Credentials-Based Grant Revocation (XLS-70)
XRPL Credentials (XLS-70) let the PA attest on-chain that a specific grantId is active for a
subject account. Revocation is a CredentialDelete — final, queryable, and no hosted HTTP
revocation service is required for online verifiers.
Policy audit remains hash-first (Hedera HCS anchorRef or off-chain custody with
policyHash on the grant). NFToken-based anchoring and burn-to-revoke were deprecated in
favour of Credentials; see PolicyGrant — Revocation.
Low Fees
XRPL transaction fees are a fraction of a cent (typically ~0.00001 XRP). This makes MPCP viable for the full range of machine payment scenarios:
| Payment type | Typical amount | XRPL fee | Fee as % |
|---|---|---|---|
| Parking (30 min) | $1.50 | ~$0.0001 | 0.007% |
| EV charging session | $8.00 | ~$0.0001 | 0.001% |
| Toll | $0.75 | ~$0.0001 | 0.013% |
| API inference call | $0.02 | ~$0.0001 | 0.5% |
EVM gas fees at congested periods would make sub-$1 payments economically unviable.

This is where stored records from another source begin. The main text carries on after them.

[src/rtl/assert_macros.svh]
// Assertion shorthands shared by the RTL. Each expects clk and rst_n in scope.
`ifndef ASSERT_MACROS_SVH
`define ASSERT_MACROS_SVH

// A condition that must hold at every clock edge out of reset.
`define ASSERT_ALWAYS(label, cond, msg) \
  label: assert property (@(posedge clk) disable iff (!rst_n) (cond)) else $error(msg);

// An implication checked at every clock edge out of reset.
`define ASSERT_IMPLIES(label, ante, cons, msg) \
  label: assert property (@(posedge clk) disable iff (!rst_n) (ante) |-> (cons)) \
    else $error(msg);

`endif

[src/rtl/pts_pkg.sv]
`default_nettype none

package pts_pkg;

  // Operation codes carried in the input item.
  typedef enum logic [1:0] {
    OP_ADD    = 2'd0,
    OP_WAIT   = 2'd1,
    OP_SIGNAL = 2'd2,
    OP_YIELD  = 2'd3
  } opcode_t;

  // Fault codes reported with each result.
  localparam logic [1:0] FAULT_NONE     = 2'd0;
  localparam logic [1:0] FAULT_FULL     = 2'd1;
  localparam logic [1:0] FAULT_OCCUPIED = 2'd2;

  // Microprogram addresses.
  typedef enum logic [2:0] {
    U_FETCH,
    U_ADD,
    U_WAIT,
    U_SIGNAL,
    U_SCAN_INIT,
    U_SCAN,
    U_COMMIT,
    U_EMIT
  } upc_t;

  // Condition under which a step is allowed to execute.
  typedef enum logic [1:0] {
    HOLD_NONE,
    HOLD_IN,
    HOLD_OUT
  } hold_t;

  // Datapath action of a step.
  typedef enum logic [2:0] {
    ACT_LATCH,
    ACT_ADD,
    ACT_WAIT,
    ACT_SIGNAL,
    ACT_SCAN_INIT,
    ACT_SCAN_STEP,
    ACT_COMMIT,
    ACT_EMIT
  } act_t;

  // Sequencing of a step.
  typedef enum logic [1:0] {
    J_GOTO,
    J_DISPATCH,
    J_IF_SLOT,
    J_LOOP
  } jump_t;

  typedef struct packed {
    hold_t hold;
    act_t  act;
    jump_t jump;
    upc_t  target;
  } ucode_t;

  // Control store of the sequencer.
  function automatic ucode_t ucode_rom(input upc_t addr);
    ucode_t w;
    case (addr)
      U_FETCH:     w = '{HOLD_IN,   ACT_LATCH,     J_DISPATCH, U_FETCH};
      U_ADD:       w = '{HOLD_NONE, ACT_ADD,       J_GOTO,     U_EMIT};
      U_WAIT:      w = '{HOLD_NONE, ACT_WAIT,      J_IF_SLOT,  U_SCAN_INIT};
      U_SIGNAL:    w = '{HOLD_NONE, ACT_SIGNAL,    J_GOTO,     U_EMIT};
      U_SCAN_INIT: w = '{HOLD_NONE, ACT_SCAN_INIT, J_GOTO,     U_SCAN};
      U_SCAN:      w = '{HOLD_NONE, ACT_SCAN_STEP, J_LOOP,     U_COMMIT};
      U_COMMIT:    w = '{HOLD_NONE, ACT_COMMIT,    J_GOTO,     U_EMIT};
      U_EMIT:      w = '{HOLD_OUT,  ACT_EMIT,      J_GOTO,     U_FETCH};
      default:     w = '{HOLD_IN,   ACT_LATCH,     J_DISPATCH, U_FETCH};
    endcase
    return w;
  endfunction

endpackage

`default_nettype wire

[src/rtl/priority_task_scheduler_top.sv]
// Add and signal run their own step and then emit, as does a wait on an out-of-range
// condition; yield and an in-range wait first scan the task table and commit the best task.
// The priority scan examines one task per cycle; the next item is taken only after emit.
// A new item is taken while the previous result still waits on the output register.
// Reset (rst_n low at a clock edge, synchronous) leaves only the idle task, all slots empty.
`default_nettype none

module priority_task_scheduler_top
  import pts_pkg::*;
#(
  parameter int MAX_TASKS      = 8,
  parameter int NUM_CONDITIONS = 8,
  parameter int PRIORITY_BITS  = 8
) (
  input  wire logic        clk,
  input  wire logic        rst_n,
  input  wire logic        in_tvalid,
  output logic             in_tready,
  // [1:0] opcode, [9:2] task_priority, [12:10] condition_id, [15:13] zero
  input  wire logic [15:0] in_tdata,
  output logic             out_tvalid,
  input  wire logic        out_tready,
  // [2:0] current_task, [6:3] task_total, [8:7] fault, [24:9] error_total, [31:25] zero
  output logic [31:0]      out_tdata
);

  `include "assert_macros.svh"

  // Task index and task count widths. The count must be able to hold MAX_TASKS itself.
  localparam int TIDX_W = $clog2(MAX_TASKS);
  localparam int TCNT_W = $clog2(MAX_TASKS + 1);
  // The condition field is three bits wide, so at most eight slots can ever be reached.
  localparam int SLOT_COUNT = (NUM_CONDITIONS < 8) ? NUM_CONDITIONS : 8;
  localparam int SLOT_W     = (SLOT_COUNT > 1) ? $clog2(SLOT_COUNT) : 1;

  // Sequencer state.
  upc_t   upc_r, upc_nxt;
  ucode_t uw;
  logic   step_go;

  // Latched input item.
  logic [1:0] item_op_r;
  logic [7:0] item_prio_r;
  logic [2:0] item_cond_r;

  // Task table and scheduler state.
  logic [PRIORITY_BITS-1:0] prio_r [MAX_TASKS];
  logic [MAX_TASKS-1:0]     runnable_r;
  logic [TCNT_W-1:0]        task_number_r;
  logic [TIDX_W-1:0]        running_r;
  logic [SLOT_COUNT-1:0]    slot_valid_r;
  logic [TIDX_W-1:0]        slot_task_r [SLOT_COUNT];
  logic [15:0]              err_r;
  logic [1:0]               fault_r;

  // Scan datapath.
  logic [TCNT_W-1:0]        walk_r;
  logic [TIDX_W-1:0]        best_r;
  logic [PRIORITY_BITS-1:0] best_prio_r;

  // Output register.
  logic        out_tvalid_r;
  logic [31:0] out_tdata_r;

  // Derived datapath values.
  logic [PRIORITY_BITS+7:0] prio_ext;
  logic [PRIORITY_BITS-1:0] new_prio;
  logic [SLOT_W+2:0]        cond_ext;
  logic [SLOT_W-1:0]        slot_idx;
  logic                     cond_ok;
  logic [TIDX_W-1:0]        add_idx;
  logic [TIDX_W-1:0]        walk_idx;
  logic                     scan_more;
  logic                     table_full;
  logic [TIDX_W+2:0]        cur_ext;
  logic [TCNT_W+3:0]        tot_ext;

  assign uw = ucode_rom(upc_r);

  // A step executes once its handshake condition is met; otherwise it holds.
  always_comb begin
    case (uw.hold)
      HOLD_IN:  step_go = in_tvalid;
      HOLD_OUT: step_go = !out_tvalid_r || out_tready;
      default:  step_go = 1'b1;
    endcase
  end

  assign in_tready = (uw.hold == HOLD_IN);

  // The stored priority keeps the low PRIORITY_BITS bits of the field.
  assign prio_ext = {{PRIORITY_BITS{1'b0}}, item_prio_r};
  assign new_prio = prio_ext[PRIORITY_BITS-1:0];

  assign cond_ext   = {{SLOT_W{1'b0}}, item_cond_r};
  assign slot_idx   = cond_ext[SLOT_W-1:0];
  assign cond_ok    = (32'(item_cond_r) < SLOT_COUNT);
  assign add_idx    = task_number_r[TIDX_W-1:0];
  assign walk_idx   = walk_r[TIDX_W-1:0];
  assign scan_more  = (walk_r < task_number_r);
  assign table_full = (task_number_r == TCNT_W'(MAX_TASKS));

  assign cur_ext = {3'b000, running_r};
  assign tot_ext = {4'b0000, task_number_r};

  // Step counter: next address from the control word.
  always_comb begin
    upc_nxt = upc_r;
    if (step_go) begin
      case (uw.jump)
        J_DISPATCH: begin
          case (opcode_t'(in_tdata[1:0]))
            OP_ADD:    upc_nxt = U_ADD;
            OP_WAIT:   upc_nxt = U_WAIT;
            OP_SIGNAL: upc_nxt = U_SIGNAL;
            default:   upc_nxt = U_SCAN_INIT;
          endcase
        end
        J_IF_SLOT: upc_nxt = cond_ok ? uw.target : U_EMIT;
        J_LOOP:    upc_nxt = scan_more ? upc_r : uw.target;
        default:   upc_nxt = uw.target;
      endcase
    end
  end

  always_ff @(posedge clk) begin
    if (!rst_n) begin
      upc_r <= U_FETCH;
    end else begin
      upc_r <= upc_nxt;
    end
  end

  // Control state: task table flags, counts, running task, slots, error counter, output valid.
  always_ff @(posedge clk) begin
    if (!rst_n) begin
      runnable_r    <= {{(MAX_TASKS-1){1'b0}}, 1'b1};
      task_number_r <= TCNT_W'(1);
      running_r     <= '0;
      slot_valid_r  <= '0;
      err_r         <= '0;
      out_tvalid_r  <= 1'b0;
    end else begin
      // A new result loaded in the same cycle keeps the register full.
      if (out_tvalid_r && out_tready && !(step_go && (uw.act == ACT_EMIT))) begin
        out_tvalid_r <= 1'b0;
      end
      if (step_go) begin
        case (uw.act)
          ACT_ADD: begin
            if (!table_full) begin
              runnable_r[add_idx] <= 1'b1;
              task_number_r       <= task_number_r + TCNT_W'(1);
            end
          end
          ACT_WAIT: begin
            if (cond_ok) begin
              if (slot_valid_r[slot_idx] && (err_r != 16'hFFFF)) begin
                err_r <= err_r + 16'd1;
              end
              slot_valid_r[slot_idx] <= 1'b1;
              runnable_r[running_r]  <= 1'b0;
            end
          end
          ACT_SIGNAL: begin
            if (cond_ok && slot_valid_r[slot_idx]) begin
              runnable_r[slot_task_r[slot_idx]] <= 1'b1;
              slot_valid_r[slot_idx]            <= 1'b0;
            end
          end
          ACT_COMMIT: running_r <= best_r;
          ACT_EMIT:   out_tvalid_r <= 1'b1;
          default: ;
        endcase
      end
    end
  end

  // Payload registers: item, priorities, slot owners, scan datapath, fault and result.
  always_ff @(posedge clk) begin
    if (step_go) begin
      case (uw.act)
        ACT_LATCH: begin
          item_op_r   <= in_tdata[1:0];
          item_prio_r <= in_tdata[9:2];
          item_cond_r <= in_tdata[12:10];
          fault_r     <= FAULT_NONE;
        end
        ACT_ADD: begin
          if (table_full) begin
            fault_r <= FAULT_FULL;
          end else begin
            prio_r[add_idx] <= new_prio;
          end
        end
        ACT_WAIT: begin
          if (cond_ok) begin
            if (slot_valid_r[slot_idx]) begin
              fault_r <= FAULT_OCCUPIED;
            end
            slot_task_r[slot_idx] <= running_r;
          end
        end
        ACT_SCAN_INIT: begin
          // The idle task always has priority zero.
          walk_r      <= TCNT_W'(1);
          best_r      <= '0;
          best_prio_r <= '0;
        end
        ACT_SCAN_STEP: begin
          if (scan_more) begin
            if (runnable_r[walk_idx] && (prio_r[walk_idx] > best_prio_r)) begin
              best_r      <= walk_idx;
              best_prio_r <= prio_r[walk_idx];
            end
            walk_r <= walk_r + TCNT_W'(1);
          end
        end
        ACT_EMIT: begin
          out_tdata_r <= {7'b0, err_r, fault_r, tot_ext[3:0], cur_ext[2:0]};
        end
        default: ;
      endcase
    end
  end

  assign out_tvalid = out_tvalid_r;
  assign out_tdata  = out_tdata_r;

  // The table always holds the idle task and never more than MAX_TASKS entries.
  `ASSERT_ALWAYS(a_task_count,
    (task_number_r != '0) && (32'(task_number_r) <= MAX_TASKS),
    "task count out of range")

  // Between items the running task is runnable, unless it is the idle task.
  `ASSERT_IMPLIES(a_running_runnable, upc_r == U_FETCH,
    (running_r == '0) || runnable_r[running_r], "running task is blocked")

  // The error counter only ever counts up.
  `ASSERT_IMPLIES(a_err_monotonic, $past(rst_n), err_r >= $past(err_r),
    "error count went down")

  // A result appears only after the emit step.
  `ASSERT_IMPLIES(a_emit_source, $rose(out_tvalid_r), $past(upc_r == U_EMIT),
    "result raised outside the emit step")

  // Item opcode is only consulted for dispatch; keep the latched copy consistent.
  `ASSERT_IMPLIES(a_dispatch_match, (upc_r == U_ADD),
    opcode_t'(item_op_r) == OP_ADD, "add step entered for another opcode")

endmodule

`default_nettype wire
[config.mk]
export PLATFORM = sky130hd
export DESIGN_NAME = priority_task_scheduler_top
export DESIGN_NICKNAME = d
export VERILOG_FILES = /design/src/rtl/pts_pkg.sv /design/src/rtl/priority_task_scheduler_top.sv
export VERILOG_INCLUDE_DIRS = /design/src /design/src/rtl
export SDC_FILE = /design/constraint.sdc
export NUM_CORES = 1
export LEC_CHECK = 0
export ABC_AREA = 1
export BUFFER_PORTS_ARGS = -buffer_cell sky130_fd_sc_hd__buf_2
export CELL_PAD_IN_SITES_DETAIL_PLACEMENT = 1
export CELL_PAD_IN_SITES_GLOBAL_PLACEMENT = 1
export CORE_UTILIZATION = 30
export CTS_CLUSTER_SIZE = 25
export DETAILED_ROUTE_END_ITERATION = 16
export PLACE_DENSITY = 0.51
export SKIP_LAST_GASP = 1
export SLEW_MARGIN = 20
export SYNTH_ARGS = -nofsm -noshare
export SYNTH_HDL_FRONTEND = slang
export SYNTH_SLANG_ARGS = --single-unit
[constraint.sdc]
create_clock -name clk -period 4.15 [get_ports clk]
set_input_delay 0.6225 -clock clk [delete_from_list [all_inputs] [get_ports clk]]
set_output_delay 0.6225 -clock clk [all_outputs]
set_load 0.1 [all_outputs]
==> results.sh, run 1 <==
export IMPL_critical_path_max_stage_delay_ns=0.36
export IMPL_synth_top_cell_by_area="edfxtp_1"
export IMPL_synth_fa_ha_area_share_pct=3.508
export IMPL_total_gr_overflow=0
export IMPL_start_util_pct=30.81
export IMPL_worst_r2r_endpoint="best_r[2]"
export IMPL_holdWs_ns=0.3591
export IMPL_cts_sink_count=200
export IMPL_grt_pass1_wl_um=35090
export IMPL_drive_above_1_share_pct=13.59
export IMPL_post_route_drc_count=0
export IMPL_share_of_the_synthesized_area_in_compound_gates_ao_oa_aoi_oai_pct=9.416
export IMPL_timing_final_crit_period_ns=2.949
export IMPL_seq_area_frac_synth_pct=60.74
export IMPL_report_final_hold_viol_count=0
export IMPL_worstPathArrival_ns=3.08
export IMPL_max_vdd_ir_drop_uv=223.3
export IMPL_cts_hold_buffers=0
export IMPL_synth_top_cell_area_share_pct=47.49
export IMPL_clock_pin_transition_on_the_worst_setup_and_hold_timing_paths_ns=0.09
export IMPL_final_setup_viol_count=0
export IMPL_timing_final_ws_setup_ns=1.201
export IMPL_worst_hold_path_endpoint="item_prio_r[4]"
export IMPL_drt_first_iter_violations=301
export IMPL_timing_worst_slew_pin_value_ns=0.8631
export IMPL_gpl_final_weighted_congestion=0.7184
export IMPL_synthesized_instance_count=902
export IMPL_netlist_area_um2=8916
export IMPL_power_density_cell_area_nw_per_um2=599.2
export IMPL_grtUsageTotal_pct=15.07
export IMPL_preCtsSetupSlack_ns=1.106
export IMPL_critPathSlowestCell="inv_1"
export IMPL_placed_cells_incl_taps=1316
export IMPL_antenna_diode_count=0
export IMPL_grt_start_max_net_pins=33
export IMPL_synth_top_cells_by_area="edfxtp_1 47%, dfxtp_1 13%, nand2_1 8.4%, inv_1 4.3%, ha_1 3.5%"
export IMPL_rr_worst_depth=14
export IMPL_area_growth_syn_to_layout_pct=14.08
export IMPL_post_dp_cell_area_um2=9544
export IMPL_main_combinational_cell_family_by_area_after_synthesis="simple AND/OR/NAND/NOR gates"
export IMPL_crit_path_frequent_cell="o21ai_0"
export IMPL_top_cell_types_by_occurrence_after_synthesis="199 x nand2_1, 141 x edfxtp_1, 103 x inv_1"
export IMPL_totalWireLength_um=21580
export IMPL_cts_repair_resize_count=0
export IMPL_cp_cell_sequence="inv_1 > buf_4 > o21ai_0 > o221ai_1 > o21ai_0 > ha_1 > inv_1 > a21oi_1 > o21ai_0 > nand2_1 > o211ai_1 > nand3_1 > a21oi_1 > buf_4"
export IMPL_postSynth_asyncResetShare_pct=0
export IMPL_cts_tree="yes"
export IMPL_grt_antenna_before_repair=0
export IMPL_design_final_nets=996
export IMPL_layout_cells_non_filler=1348
export IMPL_avgRoutedWirePerCell_um=16.01
export IMPL_die_width_um=174.4
export IMPL_clockBufferDepth=2
export IMPL_placement_io_buffers=43
export IMPL_timing_worst_setup_path_type="flip-flop to flip-flop"
export IMPL_cts_buffers_inserted=17
export IMPL_edff_count_synth=141
export IMPL_max_clock_freq_ghz=0.3391
export IMPL_cells_on_worst_hold_path=1
export IMPL_synth_top_flop_cell="edfxtp_1"
export IMPL_r2r_slack_ns=1.20
export IMPL_via_count=6105
export IMPL_cts_htree_levels=4
export IMPL_startpoint_class="flip-flop"
export IMPL_worst_hold_startpoint="in_tdata[6]"
export IMPL_synthMostInstantiatedCell="nand2_1"
export IMPL_cp_top_family="buffers and inverters"
export IMPL_fillers=3296
export IMPL_die_height_um=174.4
export IMPL_worst_path_buf_inv=4
export IMPL_period_share_pct=71.07
export IMPL_die_area_um2=30410
export IMPL_fin_util_pct=35.15
export IMPL_final_max_slew_viol_count=0
export IMPL_maxSlewHeadroom_pct=42.25
export IMPL_placeableCoreArea_um2=28940
export IMPL_run_status="completed"
export IMPL_grt_setup_unrepaired="no"
export IMPL_dpl_hpwl_um=14970
export IMPL_power_static_leakage_nw=3.913
export IMPL_tns_ns=0
export IMPL_synth_seq_cells=200
export IMPL_worstHoldPathType="primary input to flip-flop"
export IMPL_synth_distinct_cells=40
export IMPL_crit_fanout=17
export IMPL_power_total_mw=6.095
export IMPL_postRouteAntennaNets=0
export IMPL_muxShareOfSynthArea_pct=0
export IMPL_clk_latency_ns=0.44
export IMPL_worst_setup_path_end_kind="flip-flop"
export IMPL_synth_simple_gate_area_share_pct=18.30
export IMPL_fin_area_um2=10170
export IMPL_drt_pass1_iterations=4
export IMPL_post_synth_xor_area_fraction_pct=1.375
export IMPL_max_cap_violations=0
export IMPL_yosys_warnings=0
export IMPL_postSynthAreaPerCell_um2=9.885
export IMPL_boundaryPins=54
export IMPL_placement_rows=62
export IMPL_first_global_vias=6307
export IMPL_postCtsSetupRepairBufs=0
export IMPL_finClkSkew_ns=0.02076
export IMPL_via_per_inst=4.529
export IMPL_root_driver="clkbuf_16"
export IMPL_timing_critical_path_required_ns=4.28
worst register-to-register path, cell delays in order (launching register included):
cell	delay, ns
dfxtp_1	0.32
inv_1	0.36
buf_4	0.31
o21ai_0	0.10
o221ai_1	0.17
o21ai_0	0.18
ha_1	0.23
inv_1	0.05
a21oi_1	0.05
o21ai_0	0.15
nand2_1	0.07
o211ai_1	0.10
nand3_1	0.15
a21oi_1	0.17
buf_4	0.24
cells by family after synthesis:
| family | count (synthesis) |
|---|---|
| other | 1 |
| AO/OA/AOI/OAI | 150 |
| adder cells (fa/ha/maj) | 25 |
| buffers and inverters | 141 |
| AND/OR/NAND/NOR | 371 |
| XOR/XNOR | 14 |
| flip-flops | 200 |
metal layers:
metal | GRT usage, % | wire, µm
met1 | 20.71 | 10810
met3 | 2.034 | 520
met2 | 24.62 | 9997
met5 | 0 | 0
met4 | 4.459 | 256
layout make-up:
cell class | count | area (µm²) | area share [%]
repair buffers | 51 | 275.3 | 2.706
clock inverters | 15 | 201.4 | 1.981
multi-input cells | 567 | 2938 | 28.88
well taps | 384 | 480.5 | 4.724
flip-flops and latches | 200 | 5415 | 53.24
inverters | 114 | 435.4 | 4.281
clock buffers | 17 | 425.4 | 4.183
how the worst max path moves through the flow:
stage	start	to	slack (ns)	cells past startpoint
after floorplan	uw[9]	out_tdata[0]	0.30	6
after global placement	flip-flop	best_prio_r[7]	1.16	14
after detailed placement	flip-flop	best_prio_r[5]	1.11	14
after CTS	flip-flop	best_r[1]	1.08	14
after global routing	flip-flop	best_r[1]	0.78	14
final	flip-flop	best_r[2]	1.20	14
sequential cells by signal, summed over array words and instances (netlist names), 4 cells and up, named ones only:
| name | count |
|---|---|
| best_prio_r | 8 |
| err_r | 16 |
| item_prio_r | 8 |
| out_tdata | 25 |
| prio_r | 64 |
| runnable_r | 8 |
| slot_task_r | 24 |
| task_number_r | 4 |
| uw | 10 |
| walk_r | 4 |
power by group:
group | internal (mW) | switching (mW) | leakage, nW
Sequential | 2.47 | 0.265 | 1.75
Clock | 0.843 | 0.901 | 0.304
Combinational | 0.465 | 1.15 | 1.86
Total | 3.78 | 2.32 | 3.91
layout by cell type, fill, tap and decap left out, drive strengths merged:
| cell | instances |
|---|---|
| inv | 123 |
| nand3 | 43 |
| o41ai | 3 |
| o221ai | 1 |
| clkinv | 6 |
| o21ai | 73 |
| buf | 51 |
| xnor2 | 4 |
| ha | 25 |
| a21oi | 57 |
| o211ai | 1 |
| clkbuf | 17 |
| or2 | 1 |
| conb | 7 |
| o22ai | 15 |
| nor3 | 24 |
| nand2 | 214 |
| nor4 | 2 |
| xor2 | 10 |
| edfxtp | 141 |
| nor2 | 82 |
| dfxtp | 59 |
| and3 | 1 |
| nand4 | 4 |
No activity file was read; power rests on OpenSTA's default activity.
==> run 2, diff against run 1 <==
--- a/config.mk
+++ b/config.mk
@@ -6,7 +6,7 @@
 export SDC_FILE = /design/constraint.sdc
 export NUM_CORES = 1
 export LEC_CHECK = 0
-export ABC_AREA = 1
+export ABC_AREA = 0
 export BUFFER_PORTS_ARGS = -buffer_cell sky130_fd_sc_hd__buf_2
 export CELL_PAD_IN_SITES_DETAIL_PLACEMENT = 1
 export CELL_PAD_IN_SITES_GLOBAL_PLACEMENT = 1
==> constraint.sdc (replaced) <==
create_clock -name clk -period 2.4 [get_ports clk]
set_input_delay 0.36 -clock clk [delete_from_list [all_inputs] [get_ports clk]]
set_output_delay 0.36 -clock clk [all_outputs]
set_load 0.1 [all_outputs]
==> run 2 against run 1 <==
- the flow now finishes with violations (setup timing)
- worst setup slack got worse by 1.7 ns
- non-clock buffer count increased by 71
- utilization is 2.7 points higher
- sequential power rose by 72%
- critical endpoint is now best_prio_r[3]
===== src/plc_pkg.sv =====
// Package for the piecewise linear calibrator: constants, payload structs,
// controller state and the command and status structs between the two halves.
// Depends on nothing; plc_ctrl, plc_datapath and the top level import it.
`default_nettype none

package plc_pkg;

    // Sizes of the bin store.
    localparam int NUM_LISTS = 64;
    localparam int MAX_BINS  = 32;
    localparam int FRAC_BITS = 16;
    localparam int LIST_W    = $clog2(NUM_LISTS);
    localparam int BIN_W     = $clog2(MAX_BINS);
    localparam int CNT_W     = $clog2(MAX_BINS + 1);
    localparam int VAL_W     = FRAC_BITS + 1;
    localparam int STEP_W    = $clog2(VAL_W);
    localparam int BIN_ADDR_W = LIST_W + BIN_W;

    // Fixed point one.
    localparam logic [VAL_W-1:0] ONE = VAL_W'(1) << FRAC_BITS;

    typedef enum logic [1:0] {
        ST_OK    = 2'd0,
        ST_FULL  = 2'd1,
        ST_EMPTY = 2'd2
    } t_status;

    localparam logic ACT_ADD = 1'b0;
    localparam logic ACT_CAL = 1'b1;

    typedef struct packed {
        logic              action;
        logic [LIST_W-1:0] list_index;
        logic [VAL_W-1:0]  point;
        logic [VAL_W-1:0]  bin_probability;
    } t_item;

    typedef struct packed {
        logic [VAL_W-1:0] calibrated;
        t_status          status;
    } t_result;

    typedef enum logic [2:0] {
        S_IDLE,
        S_COUNT,
        S_SCAN,
        S_CALC,
        S_MUL,
        S_DIV,
        S_FIN,
        S_DONE
    } t_state;

    // Which result the datapath loads into its output register.
    typedef enum logic [2:0] {
        RS_NONE,
        RS_OK,
        RS_FULL,
        RS_EMPTY,
        RS_LO,
        RS_FINAL
    } t_res_sel;

    typedef struct packed {
        logic     load;
        logic     add_write;
        logic     scan_init;
        logic     scan_step;
        logic     calc;
        logic     mul;
        logic     div_step;
        t_res_sel res;
    } t_cmd;

    typedef struct packed {
        logic is_add;
        logic full;
        logic empty;
        logic scan_end;
        logic trivial;
        logic div_last;
    } t_stat;

    // Saturate a Q value to one.
    function automatic logic [VAL_W-1:0] sat_one(input logic [VAL_W-1:0] v);
        sat_one = (v > ONE) ? ONE : v;
    endfunction

endpackage

`default_nettype wire


===== src/plc_ctrl.sv =====
// Controller state machine of the calibrator: sequences count lookup, bin scan,
// multiply, serial divide and result strobe. Depends on plc_pkg.
`default_nettype none

module plc_ctrl import plc_pkg::*; (
    input  wire logic  i_clk,
    input  wire logic  i_rst_n,
    input  wire logic  i_start,
    input  wire t_stat i_stat,
    output t_cmd       o_cmd,
    output logic       o_busy,
    output logic       o_done
);

    t_state r_state, n_state;

    // State register.
    always_ff @(posedge i_clk) begin
        if (!i_rst_n) begin
            r_state <= S_IDLE;
        end else begin
            r_state <= n_state;
        end
    end

    // Next state and commands.
    always_comb begin
        n_state = r_state;
        o_cmd   = '0;
        o_cmd.res = RS_NONE;
        unique case (r_state)
            S_IDLE: begin
                if (i_start) begin
                    o_cmd.load = 1'b1;
                    n_state    = S_COUNT;
                end
            end
            S_COUNT: begin
                if (i_stat.is_add) begin
                    if (i_stat.full) begin
                        o_cmd.res = RS_FULL;
                    end else begin
                        o_cmd.add_write = 1'b1;
                        o_cmd.res       = RS_OK;
                    end
                    n_state = S_DONE;
                end else if (i_stat.empty) begin
                    o_cmd.res = RS_EMPTY;
                    n_state   = S_DONE;
                end else begin
                    o_cmd.scan_init = 1'b1;
                    n_state         = S_SCAN;
                end
            end
            S_SCAN: begin
                o_cmd.scan_step = 1'b1;
                if (i_stat.scan_end) begin
                    n_state = S_CALC;
                end
            end
            S_CALC: begin
                if (i_stat.trivial) begin
                    o_cmd.res = RS_LO;
                    n_state   = S_DONE;
                end else begin
                    o_cmd.calc = 1'b1;
                    n_state    = S_MUL;
                end
            end
            S_MUL: begin
                o_cmd.mul = 1'b1;
                n_state   = S_DIV;
            end
            S_DIV: begin
                o_cmd.div_step = 1'b1;
                if (i_stat.div_last) begin
                    n_state = S_FIN;
                end
            end
            S_FIN: begin
                o_cmd.res = RS_FINAL;
                n_state   = S_DONE;
            end
            S_DONE: begin
                n_state = S_IDLE;
            end
            default: begin
                n_state = S_IDLE;
            end
        endcase
    end

    assign o_busy = (r_state != S_IDLE);
    assign o_done = (r_state == S_DONE);

endmodule

`default_nettype wire
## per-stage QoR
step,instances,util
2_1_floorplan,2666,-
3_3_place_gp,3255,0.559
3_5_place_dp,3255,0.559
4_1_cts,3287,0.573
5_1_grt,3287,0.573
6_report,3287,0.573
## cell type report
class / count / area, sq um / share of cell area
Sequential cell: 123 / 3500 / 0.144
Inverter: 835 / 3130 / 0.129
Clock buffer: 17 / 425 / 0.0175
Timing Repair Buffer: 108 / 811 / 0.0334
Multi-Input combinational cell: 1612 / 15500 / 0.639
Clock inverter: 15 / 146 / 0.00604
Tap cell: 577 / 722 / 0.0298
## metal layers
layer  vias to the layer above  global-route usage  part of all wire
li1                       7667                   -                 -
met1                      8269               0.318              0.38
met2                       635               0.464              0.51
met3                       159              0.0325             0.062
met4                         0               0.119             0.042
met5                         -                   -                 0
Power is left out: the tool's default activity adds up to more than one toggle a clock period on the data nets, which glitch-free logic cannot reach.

Stripe/hosted rails charge 2–3% plus fixed fees, which would consume a meaningful fraction of micro-payments.
What Other Rails Would Need
MPCP's authorization layer is designed to be extensible. Adding a new settlement rail to a future MPCP profile requires:
- Budget pre-reservation — A mechanism to lock
budgetMinorat grant issuance that the ledger enforces (not just the application) - Per-payment memo — A way to attach
grantIdto each settlement transaction for on-chain audit - Deterministic finality — Confirmation within a timeframe compatible with machine payment UX
- Low per-transaction cost — Economically viable for sub-$10 payments
XRPL satisfies all four natively. Future profiles may define how other rails satisfy these requirements — for example, an EVM profile using a smart contract escrow, or a Stripe profile using earmarked funds.
Summary
| Property | XRPL | Why it matters for MPCP |
|---|---|---|
| Native escrow | Yes | Budget ceiling enforced by ledger, not application |
| Deterministic finality | 3–5s | Machine UX requires fast confirmation |
| Memo field | Yes | On-chain grant-id audit trail |
| RLUSD stablecoin | Yes | Fiat-denominated operational budgets |
| did:xrpl identity | Yes | PA key resolution without external infrastructure |
| XLS-70 Credentials | Yes | On-chain grant liveness + CredentialDelete revocation |
| Sub-cent fees | Yes | Viable for parking, tolls, micro-payments |
XRPL is not the only possible settlement layer for MPCP — it is the one that maps most naturally to the protocol's requirements in v1.0. Other rails may be added as MPCP profiles mature.